Abstract

Publisher Summary The chapter offers information on dementia with Lewy bodies and Parkinson's disease dementia. Neurodegeneration associated with abnormal alpha-synuclein metabolism and Lewy body (LB) formation may present as a variety of clinical syndromes depending on the distribution of pathologic changes and neurochemical disruption. Dementia with Lewy bodies (DLB) and Parkinson's disease (PD) are the two most commonly recognized manifestations of LB disease and the close association between them has only been recognized in the past decade. DLB is thought to account for up to 20% of all elderly cases of dementia reaching autopsy, with a clinical presentation primarily characterized by cognitive decline leading to dementia, accompanied in the majority of cases (∼75%) by extrapyramidal motor features and additional neuropsychiatric features.
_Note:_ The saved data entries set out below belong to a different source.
File: src/rtl/lcdtg_pkg.sv
// Shared types for the panel timing generator.
package lcdtg_pkg;

    // Per-pixel region flags produced by the window logic.
    typedef struct packed {
        logic hs;    // inside horizontal sync pulse
        logic vs;    // inside vertical sync pulse
        logic disp;  // inside display rectangle
        logic act;   // inside active window (subset of disp)
    } zone_t;

    // Selected color source for the output stage.
    typedef enum logic [1:0] {
        SRC_BLANK  = 2'd0,
        SRC_BORDER = 2'd1,
        SRC_PIXEL  = 2'd2,
        SRC_UFLOW  = 2'd3
    } src_e;

endpackage

File: src/rtl/lcdtg_scan_ctr.sv
// Line and frame pixel counters with run/stop control.
// Assumes the frame length is a whole number of lines and that the
// configuration does not change while the generator runs.
// A stop request takes effect only when the frame counter wraps.
module lcdtg_scan_ctr #(
    parameter int HW = 16,
    parameter int FW = 32
) (
    input  logic          clk,
    input  logic          rst_n,
    input  logic          run_en,
    input  logic [HW-1:0] line_len,
    input  logic [FW-1:0] frame_len,
    output logic          run_q,
    output logic [HW-1:0] hcnt_q,
    output logic [FW-1:0] fcnt_q,
    output logic          start_o,
    output logic          fzero_o
);
    logic h_wrap;
    logic f_wrap;

    // Wrap detection tolerant of a counter already past the limit.
    always_comb begin
        h_wrap  = ((HW+1)'(hcnt_q) + (HW+1)'(1)) >= (HW+1)'(line_len);
        f_wrap  = ((FW+1)'(fcnt_q) + (FW+1)'(1)) >= (FW+1)'(frame_len);
        start_o = !run_q && run_en;
        fzero_o = run_q && (fcnt_q == '0);
    end

    // Counter advance, start from idle and stop at the frame boundary.
    always_ff @(posedge clk) begin
        if (!rst_n) begin
            run_q  <= 1'b0;
            hcnt_q <= '0;
            fcnt_q <= '0;
        end else if (!run_q) begin
            hcnt_q <= '0;
            fcnt_q <= '0;
            if (run_en) begin
                run_q <= 1'b1;
            end
        end else if (f_wrap) begin
            hcnt_q <= '0;
            fcnt_q <= '0;
            if (!run_en) begin
                run_q <= 1'b0;
            end
        end else begin
            fcnt_q <= fcnt_q + 1'b1;
            hcnt_q <= h_wrap ? '0 : hcnt_q + 1'b1;
        end
    end

endmodule

File: src/rtl/lcdtg_window.sv
// Region decode: compares the counters against the sync, display and
// active-window limits. Horizontal limits are line positions, vertical
// limits are frame pixel indices. All ranges are inclusive except the
// sync pulses, which are [start, start+width).
module lcdtg_window #(
    parameter int HW = 16,
    parameter int FW = 32
) (
    input  logic [HW-1:0]         hcnt,
    input  logic [FW-1:0]         fcnt,
    input  logic [HW-1:0]         hs_len,
    input  logic [FW-1:0]         vs_len,
    input  logic [FW-1:0]         skew,
    input  logic [HW-1:0]         disp_h_start,
    input  logic [HW-1:0]         disp_h_end,
    input  logic [FW-1:0]         disp_v_start,
    input  logic [FW-1:0]         disp_v_end,
    input  logic                  win_h_en,
    input  logic [HW-1:0]         win_h_start,
    input  logic [HW-1:0]         win_h_end,
    input  logic                  win_v_en,
    input  logic [FW-1:0]         win_v_start,
    input  logic [FW-1:0]         win_v_end,
    output lcdtg_pkg::zone_t      zone
);
    logic [FW:0] vs_stop;
    logic        in_disp_h;
    logic        in_disp_v;
    logic        in_win_h;
    logic        in_win_v;

    // Range comparisons and region flags for the current pixel.
    always_comb begin
        vs_stop   = (FW+1)'(skew) + (FW+1)'(vs_len);
        in_disp_h = (hcnt >= disp_h_start) && (hcnt <= disp_h_end);
        in_disp_v = (fcnt >= disp_v_start) && (fcnt <= disp_v_end);
        in_win_h  = !win_h_en || ((hcnt >= win_h_start) && (hcnt <= win_h_end));
        in_win_v  = !win_v_en || ((fcnt >= win_v_start) && (fcnt <= win_v_end));
        zone.hs   = hcnt < hs_len;
        zone.vs   = (fcnt >= skew) && ((FW+1)'(fcnt) < vs_stop);
        zone.disp = in_disp_h && in_disp_v;
        zone.act  = in_disp_h && in_disp_v && in_win_h && in_win_v;
    end

endmodule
Parkinson's disease dementia (PDD) starts by contrast with extrapyramidal motor symptoms with the later onset of cognitive decline and psychiatric symptoms, progressing in many cases to a clinical and pathologic endpoint, which is largely indistinguishable from DLB. Distinction between DLB and PDD is based on the temporal sequence in which symptoms appear with the recommendation that PDD should be diagnosed if extrapyramidal motor features have been present for a year or more before cognitive decline is noted. Cholinesterase inhibitors (CHEIs) offer the greatest hope for symptomatic improvement in both psychotic and cognitive features of DLB and PDD at present and seem to offer these benefits without significant compromise of motor function.